Trata de personas y el caso de los 82 venezolanos ilegales en Trinidad y Tobago

El día 23 de abril la Agencia de la ONU para los Refugiados lanzó un comunicado en el que, dice, "lamenta profundamente la deportación de 82 nacionales de Venezuela por parte de Trinidad y Tobago el pasado fin de semana". Afirmó que entre las 82 personas había solicitantes de la condición de refugiado, así como personas por solicitarla, por lo que inculpó a la isla caribeña que el retorno de connacionales a Venezuela es un incumplimiento del Derecho Internacional de Refugiados.

"El retorno forzado de este grupo es motivo de gran preocupación", dijo el Alto Comisionado Auxiliar para la Protección, Volker Türk. "Estamos en contacto con las autoridades, buscando aclarar cuál ha sido el proceso legal que ha llevado a la deportación de este grupo para asegurar que Trinidad y Tobago continúa cumpliendo con sus obligaciones internacionales".

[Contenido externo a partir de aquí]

From an optimization exercise on the open Yosys and OpenROAD flow, aimed at small area, a short achievable clock period and few clock cycles; shortcuts taken in it are not production practice.
Where RTL was checked, it was by simulation tests only, not by an equivalence proof against the original.

==> flow/design.v (excerpt) <==
module dgs_sha256 (
    input  wire         clk,
    input  wire         rst,         
    input  wire         start,
    input  wire         load_state,
    input  wire         partial,
    input  wire [255:0] state_in,    
    input  wire [63:0]  count_in,    
    output wire         idle,
    input  wire         in_valid,
    output wire         in_ready,
    input  wire [31:0]  in_data,     
    input  wire         in_last,
    input  wire [2:0]   in_nbytes,   
    output reg          done,
    output wire         err,
    output wire [255:0] digest,
    output wire [63:0]  count_out
);
Settings: LEC_CHECK=0, CAP_MARGIN=20, CORE_MARGIN=2, CORE_UTILIZATION=50, SETUP_SLACK_MARGIN=5, SLEW_MARGIN=20; clock period 10.0 ns.
standard.sh (not shown) runs the stock make flow with config.mk's settings and CLKGATE_MAP_FILE= SYNTH_SCRIPT=/design/flow/synth_recipe.tcl, a recipe that flattens the netlist after the stock synthesis.
==> flow/flow/run.sh <==
#!/bin/bash
# The standard layout, with the port buffers made of the smallest buffer cell
# and a clock tree of smaller buffers without dummy loads.
set -euo pipefail
export BUFFER_PORTS_ARGS="-buffer_cell sky130_fd_sc_hd__buf_1"
export CTS_ARGS="-sink_clustering_enable -repair_clock_nets -dont_use_dummy_load -buf_list sky130_fd_sc_hd__clkbuf_4"
bash standard.sh > standard.log 2>&1
Then changed:
--- a/flow/design.v
+++ b/flow/design.v
@@ -14,32 +14,22 @@
     input  wire [2:0]   in_nbytes,   
     output reg          done,
     output wire         err,
     output wire [255:0] digest,
     output wire [63:0]  count_out
 );
     localparam [255:0] IV = {32'h6a09e667, 32'hbb67ae85, 32'h3c6ef372, 32'ha54ff53a,
                              32'h510e527f, 32'h9b05688c, 32'h1f83d9ab, 32'h5be0cd19};
     function [31:0] rotr(input [31:0] x, input integer n);
         rotr = (x >> n) | (x << (32 - n));
     endfunction
-    function [31:0] cs_add(input [31:0] x, input [31:0] y);
-        reg [16:0] lo;
-        reg [15:0] hi0, hi1;
-        begin
-            lo  = {1'b0, x[15:0]} + {1'b0, y[15:0]};
-            hi0 = x[31:16] + y[31:16];
-            hi1 = x[31:16] + y[31:16] + 16'd1;
-            cs_add = {lo[16] ? hi1 : hi0, lo[15:0]};
-        end
-    endfunction
     function [31:0] bk_add(input [31:0] x, input [31:0] y);
         reg [31:0] p, g, p0;
         integer i, j;
         begin
             p = x ^ y;
             g = x & y;
             p0 = p;
             for (i = 1; i <= 5; i = i + 1)
                 for (j = 2**i - 1; j < 32; j = j + 2**i) begin
                     g[j] = g[j] | (p[j] & g[j - 2**(i-1)]);
                     p[j] = p[j] & p[j - 2**(i-1)];
@@ -156,30 +146,30 @@
     wire [31:0] big_s0 = rotr(a, 2) ^ rotr(a, 13) ^ rotr(a, 22);
     wire [31:0] ch     = (e & f) ^ (~e & g);
     wire [31:0] maj    = (a & b) ^ (a & c) ^ (b & c);
     wire [31:0] a1s = hkw ^ big_s1 ^ ch;
     wire [31:0] a1c = {((hkw & big_s1) | (hkw & ch) | (big_s1 & ch)), 1'b0} ;
     wire [31:0] a2s = big_s0 ^ maj ^ m0;
     wire [31:0] a2c = {((big_s0 & maj) | (big_s0 & m0) | (maj & m0)), 1'b0};
     wire [31:0] a3s = a1s ^ a1c ^ a2s;
     wire [31:0] a3c = {((a1s & a1c) | (a1s & a2s) | (a1c & a2s)), 1'b0};
     wire [31:0] a4s = a3s ^ a3c ^ a2c;
     wire [31:0] a4c = {((a3s & a3c) | (a3s & a2c) | (a3c & a2c)), 1'b0};
-    wire [31:0] a_n = cs_add(a4s, a4c);
+    wire [31:0] a_n = a4s + a4c;
     wire [31:0] e1s = hkw ^ d ^ m4;
     wire [31:0] e1c = {((hkw & d) | (hkw & m4) | (d & m4)), 1'b0};
     wire [31:0] e2s = e1s ^ e1c ^ big_s1;
     wire [31:0] e2c = {((e1s & e1c) | (e1s & big_s1) | (e1c & big_s1)), 1'b0};
     wire [31:0] e3s = e2s ^ e2c ^ ch;
     wire [31:0] e3c = {((e2s & e2c) | (e2s & ch) | (e2c & ch)), 1'b0};
-    wire [31:0] e_n = cs_add(e3s, e3c);
+    wire [31:0] e_n = e3s + e3c;
     wire [3:0]  lo_n = {1'b0, tot[2:0]} + {1'b0, nbytes};
     reg  [60:0] pre;             
     reg  [60:0] inc_m;
     integer     ii, ll;
     always @(*) begin
         pre = tot[63:3];
         for (ll = 0; ll < 6; ll = ll + 1)
             for (ii = 0; ii < 61; ii = ii + 1)
                 if (ii[ll])
                     pre[ii] = pre[ii] & pre[((ii >> ll) << ll) - 1];
         inc_m = {pre[59:0] & {60{lo_n[3]}}, lo_n[3]};
=> Final cell count hardly moves. Hold slack improves by 0.0045 ns. Core utilization decreases by 0.67 points. Register-to-register slack improves by 0.27 ns. Count of clock-buffer cells in the layout stays the same. First-iteration DRC count grows by 1.4%. Synthesized area is about the same.
Testbench counts after the change, summed over its fixed seeds: cycles 31,040.
The RTL of the first run of this note was laid out without a check of its function.

## re-timing with driven ports
The flow's constraints put no driver on any port. The routed layouts listed below were extracted and timed again, unchanged, in two steps.
Step 1 sets driving cells, clkbuf_16 on the clock port and buf_2 on the other inputs (assumed; they add their load-dependent delay and slew).
Step 2 adds t to the input delays and takes it off the output delays; t is the mean of the earliest and latest rising clock arrival at the registers after step 1. Input paths then give back, and output paths get back, about the clock's delay inside the block.
Slacks: ideal ports / drivers / drivers and shift; pairs: ideal ports / drivers.
run	t (ns)	setup WS [ns]	worst hold slack (ns)	worst slew at a driven data input, ns
the first run	1.323	4.744 / 4.744 / 4.285	0.360 / 0.360 / 0.360	0.17
the second run	1.319	5.015 / 5.015 / 4.239	0.364 / 0.364 / 0.364	0.16
After both steps setup and hold are still met in every run listed. The setup slack of the second run, which loses most, moves by 0.000 ns with the drivers and by -0.776 ns with both steps.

La agencia mencionó el artículo 31 de la Convención sobre el Estatuto de los Refugiados de 1951, que requiere "la no imposición de penalizaciones por su entrada o presencia ilegal" a aquellos con necesidad de protección internacional, además del principio de non-refoulement (que establece la obligación de los Estados de no devolver a una persona a un lugar donde su libertad, su vida o su integridad física pudiera correr peligro).

Se formó un escándalo mediático y en redes sociales debido a la medida de Trinidad y Tobago, implementada junto a la embajada venezolana en la isla caribeña. Lo que más llamó la atención fue el uso de la palabra "deportación", que indignó tanto al antichavismo 2.0, alegato desmentido por los gobiernos en cuestión al señalar que se trataba más bien de la repatriación de aquel grupo de venezolanos.

Detalles del caso

La corresponsal de TeleSUR Madelein García dio otra versión de los hechos con datos y nuevos ángulos que acompañan lo expresado por Trinidad y Tobago y Venezuela.

La periodista reportó que ningún venezolano o venezolana manifestó ser perseguido político, lo que levanta cejas en torno al calificativo de "refugiados" que la ACNUR endilgó a los repatriados.

El Ministerio de Seguridad Nacional de Trinidad y Tobago emitió un comunicado en el que desmiente a la ACNUR. En el documento señala que los agentes de inmigración trinitarios están investigando una posible red de trata de blancas.

El procedimiento empieza con la "facilitación" para el trámite de visado en la isla, con cáracter de "asilo" para la persona que paga por los servicios. Gente que no tiene los papeles legales para vivir en Trinidad y Tobago son la principal fuente de esta trama, por lo que las autoridades trinitarias estiman que éstas "podrían ser susceptibles de explotación por el estatus irregular de inmigración".

La ONG Hermandad Venezolana, que trabaja con la ACNUR, está involucrada en dichos trámites, por lo que está siendo investigada por el gobierno de la isla.

 

 

Dicha ONG rellena formularios que proveen a la persona que paga la condición de "refugiado", de "perseguido político", ante la ACNUR, institución que coordina dichos trámites con el gobierno local.

 

 

 

Según las investigaciones expuestas por la corresponsal de TeleSUR, estos trámites son considerados delitos migratorios por la irregularidad en evidencia. Por ello mismo devino la repatriación de los 82 connacionales a Venezuela.

Los testimonios de los venezolanos y las venezolanas repatriados son claras: no hubo deportación, tampoco se declaran perseguidos políticos. No cabe la calificación de refugiados y mucho menos un comportamiento ilegal de Trinidad y Tobago.

Asimismo, la periodista recordó que entre los gobiernos de Venezuela y Trinidad y Tobago estaban desarrollando un plan para la repatriación de dichas personas que se encontraban ilegales ante las autoridades migratorias de la isla.

El uso político de esta trama es evidente ante la magnificación de los hechos, y presenta visos de operación psicológica, usando el calificativo de "refugiado" para hablar de la crisis de Venezuela claramente inducido por políticos y medios alineados a la política del establishment estadounidense.

Bajo la figura de "refugiados" se instrumentaliza un relato político en torno a la situación de Venezuela, sobre la que figuras como Luis Almagro, altos oficiales estadounidenses y los presidentes del Grupo de Lima pregonan que es insostenible y, en palabras del jefe del Comando Sur de EEUU, representa una "amenaza a la estabilidad de la región".

Sin embargo, el trabajo en conjunto entre los gobiernos en cuestión sobre el tema de migrantes ilegales venezolanos en Trinidad y Tobago es un hecho, por lo que la ACNUR tiene mucho que explicar ante el tema. El silencio más bien parece contraproducente en este caso.